Ringbuffer Alignment Protocol

Definitions

  • Transmitting Ringbuffer (TX): Local memory written by CPU, read by hardware using a wrapping counter.
  • Receiving Ringbuffer (RX): Local memory written by hardware using a wrapping counter, read by CPU.

Context

In a bittide system, nodes operate in a globally synchronous manner despite being asynchronous devices with unknown start times. Communication occurs via ringbuffers. When TX and RX ringbuffers are the same size, the address mapping between them is constant, determined by (logical) network latency and the start time difference between nodes.

Objective

Determine the constant offset between the transmit address (TX) and receive address (RX) for each link to enable reliable asynchronous communication.

Alignment Algorithm

  1. Initialization: Set all ringbuffers to a uniform default size.
  2. Announce: Each CPU writes a recognizable message containing the non-zero state ALIGNMENT_ANNOUNCE to index 0 of its TX ringbuffer and clears all other positions.
  3. Search: Each CPU scans its RX ringbuffer for the ALIGNMENT_ANNOUNCE message.
  4. Determine Offset: Upon finding the message at RX_Index, the CPU stores the RX_Index, to be used as future read offset.
  5. Acknowledge: The CPU updates index 0 of its TX ringbuffer with the state ALIGNMENT_RECEIVED.
  6. Confirm: The CPU monitors the RX ringbuffer until it receives ALIGNMENT_RECEIVED from its neighbor.
  7. Finalize: Once the CPU has received ALIGNMENT_RECEIVED, the link is aligned. The offset is stored for future communication and we proceed to normal operation.

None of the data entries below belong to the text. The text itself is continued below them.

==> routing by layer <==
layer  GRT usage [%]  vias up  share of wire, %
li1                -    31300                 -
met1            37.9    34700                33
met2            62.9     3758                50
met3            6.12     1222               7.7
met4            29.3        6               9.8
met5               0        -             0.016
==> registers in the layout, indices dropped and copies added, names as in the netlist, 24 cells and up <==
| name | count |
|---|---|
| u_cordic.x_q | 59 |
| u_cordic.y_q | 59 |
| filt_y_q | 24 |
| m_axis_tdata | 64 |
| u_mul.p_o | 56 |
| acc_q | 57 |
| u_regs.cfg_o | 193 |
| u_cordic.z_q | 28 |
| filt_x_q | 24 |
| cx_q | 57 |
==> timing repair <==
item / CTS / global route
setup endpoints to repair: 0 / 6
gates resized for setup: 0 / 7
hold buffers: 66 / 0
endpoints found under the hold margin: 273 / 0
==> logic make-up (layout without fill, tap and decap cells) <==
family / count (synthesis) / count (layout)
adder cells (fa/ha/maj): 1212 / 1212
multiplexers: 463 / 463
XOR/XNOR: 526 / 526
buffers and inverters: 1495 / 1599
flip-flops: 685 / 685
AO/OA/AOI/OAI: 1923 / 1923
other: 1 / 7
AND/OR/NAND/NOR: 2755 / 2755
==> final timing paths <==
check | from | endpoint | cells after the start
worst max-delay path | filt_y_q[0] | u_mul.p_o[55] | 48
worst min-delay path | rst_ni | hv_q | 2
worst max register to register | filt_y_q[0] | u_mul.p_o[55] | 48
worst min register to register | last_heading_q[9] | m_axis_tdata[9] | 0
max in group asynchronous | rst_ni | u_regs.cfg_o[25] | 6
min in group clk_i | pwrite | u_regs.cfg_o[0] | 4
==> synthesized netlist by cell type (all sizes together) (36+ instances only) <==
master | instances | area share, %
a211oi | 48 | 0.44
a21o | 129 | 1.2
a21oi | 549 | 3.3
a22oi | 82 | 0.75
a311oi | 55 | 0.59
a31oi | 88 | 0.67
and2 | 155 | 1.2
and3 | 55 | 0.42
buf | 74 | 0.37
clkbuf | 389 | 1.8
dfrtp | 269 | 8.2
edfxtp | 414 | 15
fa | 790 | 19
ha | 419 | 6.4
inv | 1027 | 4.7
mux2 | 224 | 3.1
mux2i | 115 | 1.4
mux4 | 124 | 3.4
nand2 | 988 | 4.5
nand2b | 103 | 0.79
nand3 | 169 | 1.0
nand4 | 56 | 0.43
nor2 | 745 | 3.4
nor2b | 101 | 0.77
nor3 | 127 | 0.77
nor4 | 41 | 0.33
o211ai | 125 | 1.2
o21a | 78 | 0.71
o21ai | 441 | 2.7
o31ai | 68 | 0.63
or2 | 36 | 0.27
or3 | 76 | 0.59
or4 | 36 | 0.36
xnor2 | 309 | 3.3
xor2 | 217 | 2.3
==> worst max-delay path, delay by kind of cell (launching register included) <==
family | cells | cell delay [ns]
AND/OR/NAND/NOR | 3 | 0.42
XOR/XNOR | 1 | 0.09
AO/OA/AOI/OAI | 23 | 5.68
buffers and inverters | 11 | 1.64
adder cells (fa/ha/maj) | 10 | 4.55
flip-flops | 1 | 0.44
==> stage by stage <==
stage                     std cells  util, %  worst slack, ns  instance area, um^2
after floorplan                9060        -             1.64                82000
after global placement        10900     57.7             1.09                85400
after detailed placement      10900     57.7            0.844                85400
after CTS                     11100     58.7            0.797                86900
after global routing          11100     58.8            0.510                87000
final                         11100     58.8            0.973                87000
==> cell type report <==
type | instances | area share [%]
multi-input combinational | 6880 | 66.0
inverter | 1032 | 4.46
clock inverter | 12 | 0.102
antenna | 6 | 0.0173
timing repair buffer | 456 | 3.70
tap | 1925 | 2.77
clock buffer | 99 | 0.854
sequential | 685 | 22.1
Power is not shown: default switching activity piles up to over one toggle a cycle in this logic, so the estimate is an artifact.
[config.mk]
export PLATFORM = sky130hd
export DESIGN_NAME = open_address_hash_insert_unit
export DESIGN_NICKNAME = d
export VERILOG_FILES = /design/src/rtl/oahi_pkg.sv /design/src/rtl/oahi_front.sv /design/src/rtl/oahi_queue.sv /design/src/rtl/oahi_back.sv /design/src/rtl/open_address_hash_insert_unit.sv
export SDC_FILE = /design/constraint.sdc
export NUM_CORES = 1
export LEC_CHECK = 0
export BUFFER_PORTS_ARGS = -buffer_cell sky130_fd_sc_hd__buf_2
export CORE_ASPECT_RATIO = 0.5
export CORE_MARGIN = 3
export CORE_UTILIZATION = 59
export CTS_CLUSTER_DIAMETER = 200
export DETAILED_ROUTE_END_ITERATION = 8
export GPL_ROUTABILITY_DRIVEN = 0
export PLACE_DENSITY_LB_ADDON = 0.2
export SLEW_MARGIN = 5
export SYNTH_ARGS = -nofsm -noshare
export SYNTH_HDL_FRONTEND = slang
export SYNTH_HIERARCHICAL = 1
export SYNTH_SLANG_ARGS = --single-unit
[constraint.sdc]
create_clock -name i_clk -period 18.15 [get_ports i_clk]
set_clock_uncertainty 0.2 [all_clocks]
set_input_delay 0.9075 -clock i_clk [delete_from_list [all_inputs] [get_ports i_clk]]
set_output_delay 0.9075 -clock i_clk [all_outputs]
set_load 0.01 [all_outputs]
[src/rtl/oahi_pkg.sv]
// Package with the shared types, codes and arithmetic helpers of the hash insert unit.
`default_nettype none

package oahi_pkg;

    // Configuration register indexes.
    localparam logic [1:0] CFG_TABLE_SIZE = 2'd0;
    localparam logic [1:0] CFG_PROBE_MODE = 2'd1;
    localparam logic [1:0] CFG_STEP_PRIME = 2'd2;

    // Key digit width, padded key width and digit count; the front consumes one digit per cycle.
    localparam int DIGIT_W     = 4;
    localparam int KEY_PAD_W   = 32;
    localparam int KEY_DIGITS  = KEY_PAD_W / DIGIT_W;
    localparam int STEP_W      = 7;

    // Job queue between front and back.
    localparam int QUEUE_DEPTH = 2;
    localparam int QPTR_W      = 1;

    typedef enum logic [1:0] {
        MODE_LINEAR = 2'd0,
        MODE_QUAD   = 2'd1,
        MODE_DOUBLE = 2'd2
    } t_probe_mode;

    typedef struct packed {
        logic [30:0] key;
        logic        batch_end;
    } t_item;

    typedef struct packed {
        logic [6:0]  slot;
        logic        placed;
        logic [7:0]  probe_collisions;
        logic [15:0] total_collisions;
    } t_result;

    // Effective configuration, with size and prime already clamped to legal values.
    typedef struct packed {
        logic [7:0]  size;
        t_probe_mode mode;
        logic [6:0]  prime;
    } t_cfg;

    // Work handed from the front to the back.
    typedef struct packed {
        logic [7:0] home;
        logic [7:0] step;
        logic       last;
    } t_job;

    typedef enum logic [1:0] {
        F_IDLE,
        F_KEY,
        F_STEP,
        F_PUSH
    } t_fstate;

    typedef enum logic {
        B_IDLE,
        B_PROBE
    } t_bstate;

    // One restoring remainder step: shift in a bit, subtract the modulus once.
    // Requires rem < m on entry, and leaves rem < m.
    function automatic logic [7:0] mod_step(logic [7:0] rem, logic b, logic [7:0] m);
        logic [8:0] s;
        s = {rem, b};
        if (s >= {1'b0, m}) begin
            s = s - {1'b0, m};
        end
        return s[7:0];
    endfunction

    // Modular add of two values that are both below the modulus.
    function automatic logic [7:0] add_mod(logic [7:0] a, logic [7:0] b, logic [7:0] m);
        logic [8:0] s;
        s = {1'b0, a} + {1'b0, b};
        if (s >= {1'b0, m}) begin
            s = s - {1'b0, m};
        end
        return s[7:0];
    endfunction

endpackage

`default_nettype wire

[src/rtl/oahi_front.sv]
// Front end: accepts keys and computes the home slot and the probe step by digit-serial remainders.
`default_nettype none

module oahi_front (
    input  wire logic            i_clk,
    input  wire logic            i_rst_n,
    input  wire oahi_pkg::t_cfg  i_cfg,
    input  wire logic            i_in_valid,
    output logic                 o_in_ready,
    input  wire oahi_pkg::t_item i_in_data,
    output logic                 o_job_valid,
    input  wire logic            i_job_ready,
    output oahi_pkg::t_job       o_job
);
    import oahi_pkg::*;

    t_fstate                   r_state, n_state;
    logic [KEY_PAD_W-1:0]      r_key, n_key;
    logic [$clog2(KEY_DIGITS)-1:0] r_cnt, n_cnt;
    logic [7:0]                r_rt, n_rt;
    logic [7:0]                r_rp, n_rp;
    logic [STEP_W-1:0]         r_step, n_step;
    logic [7:0]                r_rs, n_rs;
    logic                      r_last, n_last;

    logic [7:0] prime_w;
    logic [7:0] rt_tmp, rp_tmp, rs_tmp;

    assign prime_w = {1'b0, i_cfg.prime};

    always_comb begin
        n_state     = r_state;
        n_key       = r_key;
        n_cnt       = r_cnt;
        n_rt        = r_rt;
        n_rp        = r_rp;
        n_step      = r_step;
        n_rs        = r_rs;
        n_last      = r_last;
        o_in_ready  = 1'b0;
        o_job_valid = 1'b0;
        rt_tmp      = r_rt;
        rp_tmp      = r_rp;
        rs_tmp      = '0;
        case (r_state)
            F_IDLE: begin
                o_in_ready = 1'b1;
                if (i_in_valid) begin
                    n_key   = {1'b0, i_in_data.key};
                    n_last  = i_in_data.batch_end;
                    n_rt    = '0;
                    n_rp    = '0;
                    n_cnt   = '0;
                    n_state = F_KEY;
                end
            end
            F_KEY: begin
                // Both remainders walk the key together, most significant digit first.
                for (int i = 0; i < DIGIT_W; i++) begin
                    rt_tmp = mod_step(rt_tmp, r_key[KEY_PAD_W-1-i], i_cfg.size);
                    rp_tmp = mod_step(rp_tmp, r_key[KEY_PAD_W-1-i], prime_w);
                end
                n_rt  = rt_tmp;
                n_rp  = rp_tmp;
                n_key = r_key << DIGIT_W;
                n_cnt = r_cnt + 1'b1;
                if (r_cnt == KEY_DIGITS[$clog2(KEY_DIGITS)-1:0] - 1'b1) begin
                    n_step  = i_cfg.prime - rp_tmp[STEP_W-1:0];
                    n_state = F_STEP;
                end
            end
            F_STEP: begin
                // The double hash step is at most seven bits, reduced in one pass.
                for (int i = STEP_W - 1; i >= 0; i--) begin
                    rs_tmp = mod_step(rs_tmp, r_step[i], i_cfg.size);
                end
                n_rs    = rs_tmp;
                n_state = F_PUSH;
            end
            F_PUSH: begin
                o_job_valid = 1'b1;
                if (i_job_ready) begin
                    n_state = F_IDLE;
                end
            end
            default: begin
                n_state = F_IDLE;
            end
        endcase
    end

    assign o_job = '{home: r_rt, step: r_rs, last: r_last};

    always_ff @(posedge i_clk) begin
        if (!i_rst_n) begin
            r_state <= F_IDLE;
        end else begin
            r_state <= n_state;
        end
    end

    always_ff @(posedge i_clk) begin
        r_key  <= n_key;
        r_cnt  <= n_cnt;
        r_rt   <= n_rt;
        r_rp   <= n_rp;
        r_step <= n_step;
        r_rs   <= n_rs;
        r_last <= n_last;
    end

endmodule

`default_nettype wire

[src/rtl/oahi_queue.sv]
// Short job queue that decouples the front end from the probe engine.
`default_nettype none

module oahi_queue (
    input  wire logic           i_clk,
    input  wire logic           i_rst_n,
    input  wire logic           i_push_valid,
    output logic                o_push_ready,
    input  wire oahi_pkg::t_job i_push_data,
    output logic                o_pop_valid,
    input  wire logic           i_pop_ready,
    output oahi_pkg::t_job      o_pop_data
);
    import oahi_pkg::*;

    t_job              r_mem [QUEUE_DEPTH];
    logic [QPTR_W-1:0] r_wr_ptr;
    logic [QPTR_W-1:0] r_rd_ptr;
    logic [QPTR_W:0]   r_count;
    logic              push, pop;

    assign o_push_ready = (r_count != QUEUE_DEPTH[QPTR_W:0]);
    assign o_pop_valid  = (r_count != '0);
    assign push         = i_push_valid && o_push_ready;
    assign pop          = o_pop_valid && i_pop_ready;
    assign o_pop_data   = r_mem[r_rd_ptr];

    always_ff @(posedge i_clk) begin
        if (push) begin
            r_mem[r_wr_ptr] <= i_push_data;
        end
    end

    always_ff @(posedge i_clk) begin
        if (!i_rst_n) begin
            r_wr_ptr <= '0;
            r_rd_ptr <= '0;
            r_count  <= '0;
        end else begin
            if (push) begin
                r_wr_ptr <= r_wr_ptr + 1'b1;
            end
            if (pop) begin
                r_rd_ptr <= r_rd_ptr + 1'b1;
            end
            if (push && !pop) begin
                r_count <= r_count + 1'b1;
            end else if (pop && !push) begin
                r_count <= r_count - 1'b1;
            end
        end
    end

endmodule

`default_nettype wire

[src/rtl/oahi_back.sv]
// Probe engine: walks the probe sequence over the occupancy bits and registers each result.
`default_nettype none

module oahi_back #(
    parameter int SLOTS = 128
) (
    input  wire logic           i_clk,
    input  wire logic           i_rst_n,
    input  wire oahi_pkg::t_cfg i_cfg,
    input  wire logic           i_job_valid,
    output logic                o_job_ready,
    input  wire oahi_pkg::t_job i_job,
    output logic                o_res_valid,
    input  wire logic           i_res_ready,
    output oahi_pkg::t_result   o_res
);
    import oahi_pkg::*;

    localparam int POS_W = (SLOTS > 1) ? $clog2(SLOTS) : 1;

    t_bstate    r_state, n_state;
    logic [SLOTS-1:0] r_occ;
    logic [7:0] r_pos, n_pos;
    logic [7:0] r_delta, n_delta;
    logic [7:0] r_stepm, n_stepm;
    logic [7:0] r_coll, n_coll;
    logic       r_last, n_last;
    logic [15:0] r_total;
    t_result    r_out;
    logic       r_out_valid;

    logic [7:0]  inc1, inc2, coll_inc, res_coll;
    logic        hit, fail, finish, out_free;
    logic [16:0] sum;
    logic [15:0] total_sat;

    // One and two reduced modulo the table size.
    assign inc1 = (i_cfg.size == 8'd1) ? 8'd0 : 8'd1;
    assign inc2 = (i_cfg.size <= 8'd2) ? 8'd0 : 8'd2;

    assign hit      = r_occ[r_pos[POS_W-1:0]];
    assign coll_inc = r_coll + 8'd1;
    assign fail     = hit && (coll_inc == i_cfg.size);
    assign out_free = !r_out_valid || i_res_ready;
    assign res_coll = hit ? coll_inc : r_coll;
    assign sum       = {9'd0, res_coll} + {1'b0, r_total};
    assign total_sat = sum[16] ? 16'hFFFF : sum[15:0];

    always_comb begin
        n_state     = r_state;
        n_pos       = r_pos;
        n_delta     = r_delta;
        n_stepm     = r_stepm;
        n_coll      = r_coll;
        n_last      = r_last;
        o_job_ready = 1'b0;
        finish      = 1'b0;
        case (r_state)
            B_IDLE: begin
                o_job_ready = 1'b1;
                if (i_job_valid) begin
                    n_pos   = i_job.home;
                    n_stepm = i_job.step;
                    n_delta = inc1;
                    n_coll  = '0;
                    n_last  = i_job.last;
                    n_state = B_PROBE;
                end
            end
            B_PROBE: begin
                if (!hit || fail) begin
                    if (out_free) begin
                        finish  = 1'b1;
                        n_state = B_IDLE;
                    end
                end else begin
                    n_coll = coll_inc;
                    case (i_cfg.mode)
                        MODE_QUAD: begin
                            n_pos   = add_mod(r_pos, r_delta, i_cfg.size);
                            n_delta = add_mod(r_delta, inc2, i_cfg.size);
                        end
                        MODE_DOUBLE: begin
                            n_pos = add_mod(r_pos, r_stepm, i_cfg.size);
                        end
                        default: begin
                            n_pos = add_mod(r_pos, inc1, i_cfg.size);
                        end
                    endcase
                end
            end
            default: begin
                n_state = B_IDLE;
            end
        endcase
    end

    always_ff @(posedge i_clk) begin
        if (!i_rst_n) begin
            r_state     <= B_IDLE;
            r_occ       <= '0;
            r_total     <= '0;
            r_out_valid <= 1'b0;
        end else begin
            r_state <= n_state;
            if (finish) begin
                r_out_valid <= 1'b1;
                if (r_last) begin
                    r_occ   <= '0;
                    r_total <= '0;
                end else begin
                    r_total <= total_sat;
                    if (!hit) begin
                        r_occ[r_pos[POS_W-1:0]] <= 1'b1;
                    end
                end
            end else if (i_res_ready) begin
                r_out_valid <= 1'b0;
            end
        end
    end

    always_ff @(posedge i_clk) begin
        r_pos   <= n_pos;
        r_delta <= n_delta;
        r_stepm <= n_stepm;
        r_coll  <= n_coll;
        r_last  <= n_last;
        if (finish) begin
            r_out.slot             <= hit ? 7'd0 : r_pos[6:0];
            r_out.placed           <= !hit;
            r_out.probe_collisions <= res_coll;
            r_out.total_collisions <= total_sat;
        end
    end

    assign o_res_valid = r_out_valid;
    assign o_res       = r_out;

endmodule

`default_nettype wire

[src/rtl/open_address_hash_insert_unit.sv]
// Top level of the open-addressing hash insert unit: configuration, front, queue and probe engine.
// Flow: an accepted key walks the front's remainder states F_KEY and F_STEP, one 4-bit
// digit per cycle in F_KEY, and waits in F_PUSH until the queue takes its job; the back
// then examines one slot per cycle until the key is placed or the table proves full.
// The front takes no new key until its job is pushed; the slower side sets throughput.
// Reset: synchronous active low; clears all occupancy bits, the batch total, the queue and
// both valid flags, and loads the registers with size 128, linear probing and prime 127.
`default_nettype none

module open_address_hash_insert_unit #(
    parameter int TABLE_DEPTH = 128
) (
    input  wire logic              i_clk,
    input  wire logic              i_rst_n,
    input  wire logic              i_cfg_we,
    input  wire logic [1:0]        i_cfg_idx,
    input  wire logic [7:0]        i_cfg_data,
    input  wire logic              i_in_valid,
    output logic                   o_in_ready,
    input  wire oahi_pkg::t_item   i_in_data,
    output logic                   o_out_valid,
    input  wire logic              i_out_ready,
    output oahi_pkg::t_result      o_out_data
);
    import oahi_pkg::*;

    // The size register is eight bits wide, so no more than 255 slots can ever be probed.
    // Occupancy storage is sized to the smaller of the table depth and that limit.
    localparam int         SLOTS   = (TABLE_DEPTH < 255) ? TABLE_DEPTH : 255;
    localparam logic [7:0] SLOTS_B = 8'(SLOTS);

    logic [7:0] r_table_size;
    logic [1:0] r_probe_mode;
    logic [6:0] r_step_prime;
    t_cfg       cfg;

    logic job_valid_f, job_ready_f;
    t_job job_f;
    logic job_valid_b, job_ready_b;
    t_job job_b;

    // Configuration writes land directly. The user must write only while the block is idle;
    // it does not enforce this. The clamped values below feed both halves with no shadow copies.
    always_ff @(posedge i_clk) begin
        if (!i_rst_n) begin
            r_table_size <= 8'd128;
            r_probe_mode <= MODE_LINEAR;
            r_step_prime <= 7'd127;
        end else if (i_cfg_we) begin
            case (i_cfg_idx)
                CFG_TABLE_SIZE: r_table_size <= i_cfg_data;
                CFG_PROBE_MODE: r_probe_mode <= i_cfg_data[1:0];
                CFG_STEP_PRIME: r_step_prime <= i_cfg_data[6:0];
                default: begin
                end
            endcase
        end
    end

    // A zero size acts as a single slot and sizes past the storage are clipped to it.
    // Primes below two act as two. The unused mode code falls through to linear probing
    // inside the probe engine.
    always_comb begin
        cfg.size  = r_table_size;
        if (r_table_size == 8'd0) begin
            cfg.size = 8'd1;
        end else if (r_table_size > SLOTS_B) begin
            cfg.size = SLOTS_B;
        end
        cfg.mode  = t_probe_mode'(r_probe_mode);
        cfg.prime = (r_step_prime < 7'd2) ? 7'd2 : r_step_prime;
    end

    // The front works the key modulo the table size and modulo the prime, digit by digit,
    // then reduces the double hash step modulo the table size.
    oahi_front u_front (
        .i_clk       (i_clk),
        .i_rst_n     (i_rst_n),
        .i_cfg       (cfg),
        .i_in_valid  (i_in_valid),
        .o_in_ready  (o_in_ready),
        .i_in_data   (i_in_data),
        .o_job_valid (job_valid_f),
        .i_job_ready (job_ready_f),
        .o_job       (job_f)
    );

    // The queue lets the front start on the next key while the back is still probing.
    oahi_queue u_queue (
        .i_clk        (i_clk),
        .i_rst_n      (i_rst_n),
        .i_push_valid (job_valid_f),
        .o_push_ready (job_ready_f),
        .i_push_data  (job_f),
        .o_pop_valid  (job_valid_b),
        .i_pop_ready  (job_ready_b),
        .o_pop_data   (job_b)
    );

    // The back examines one slot per cycle, stepping the position incrementally so that
    // no multiplier is needed for the quadratic or double hashing offsets. Its output
    // register holds a finished beat while the next job is already probing.
    oahi_back #(
        .SLOTS (SLOTS)
    ) u_back (
        .i_clk       (i_clk),
        .i_rst_n     (i_rst_n),
        .i_cfg       (cfg),
        .i_job_valid (job_valid_b),
        .o_job_ready (job_ready_b),
        .i_job       (job_b),
        .o_res_valid (o_out_valid),
        .i_res_ready (i_out_ready),
        .o_res       (o_out_data)
    );

    // A failed insert reports slot zero and exactly one collision per usable slot.
    a_fail_shape: assert property (@(posedge i_clk) disable iff (!i_rst_n)
        (o_out_valid && !o_out_data.placed) |->
            (o_out_data.slot == 7'd0) && (o_out_data.probe_collisions == cfg.size))
        else $error("failed insert with wrong slot or collision count");

    // A placed key met fewer occupied slots than the table holds.
    a_place_bound: assert property (@(posedge i_clk) disable iff (!i_rst_n)
        (o_out_valid && o_out_data.placed) |->
            (o_out_data.probe_collisions < cfg.size))
        else $error("placed key reports too many collisions");

    // The front takes one key at a time and is busy right after accepting a beat.
    a_front_busy: assert property (@(posedge i_clk) disable iff (!i_rst_n)
        (i_in_valid && o_in_ready) |=> !o_in_ready)
        else $error("front accepted a second key while still working");

endmodule

`default_nettype wire
<file path="config.mk">
export PLATFORM = sky130hd
export DESIGN_NAME = svpc_norm_window
export DESIGN_NICKNAME = d
export VERILOG_FILES = /design/src/hw/rtl/svpc_pkg.sv /design/src/hw/rtl/svpc_norm_window.sv
export SDC_FILE = /design/constraint.sdc
export NUM_CORES = 2
export LEC_CHECK = 0
export BUFFER_PORTS_ARGS = -buffer_cell sky130_fd_sc_hd__buf_2
export CAP_MARGIN = 20
export CORE_MARGIN = 5
export CORE_UTILIZATION = 25
export DETAILED_ROUTE_END_ITERATION = 8
export GPL_TIMING_DRIVEN = 0
export PLACE_DENSITY = 0.51
export SYNTH_ARGS = -nofsm -noshare
export SYNTH_HDL_FRONTEND = slang
export SYNTH_SLANG_ARGS = --single-unit
</file>
<file path="constraint.sdc">
create_clock -name vclk -period 17.41
set_input_delay 3.482 -clock vclk [all_inputs]
set_output_delay 3.482 -clock vclk [all_outputs]
set_load 0.005 [all_outputs]
</file>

Resulting Interface: AlignedRingbuffer

Upon successful alignment, the system can instantiate an AlignedRingbuffer abstraction. This interface handles the offset calculations transparently, allowing the CPU to read and write to the ringbuffers without concern for alignment.

Communication Challenges

While the AlignedRingbuffer provides logical connectivity, the physical link remains unreliable due to the interaction between the read/write counters of the ringbuffers and asynchronous CPU access:

  1. Continuous Hardware Operation: The hardware continuously cycles through the ringbuffers at the network link speed.
  2. Asynchronous CPU Access: The CPU operates asynchronously and often slower than the network link.

This leads to specific failure modes:

  • Data Corruption (Pointer Overtaking):
    • TX Side: If the hardware's read pointer overtakes the CPU's write pointer during a write, a torn frame is sent.
    • RX Side: If the hardware's write pointer overtakes the CPU's read pointer during a read, the message is corrupted.
  • Data Loss: If the CPU does not read from the RX ringbuffer every iteration, the hardware will overwrite unread data.
  • Data duplication: If the CPU does not write to the TX ringbuffer every iteration, the hardware will resend old data.

Reliable communication requires a higher-level protocol to handle these errors. See the Asynchronous Communication Protocol for a proposed solution using the smoltcp library to implement a reliable TCP/IP layer over the AlignedRingbuffer.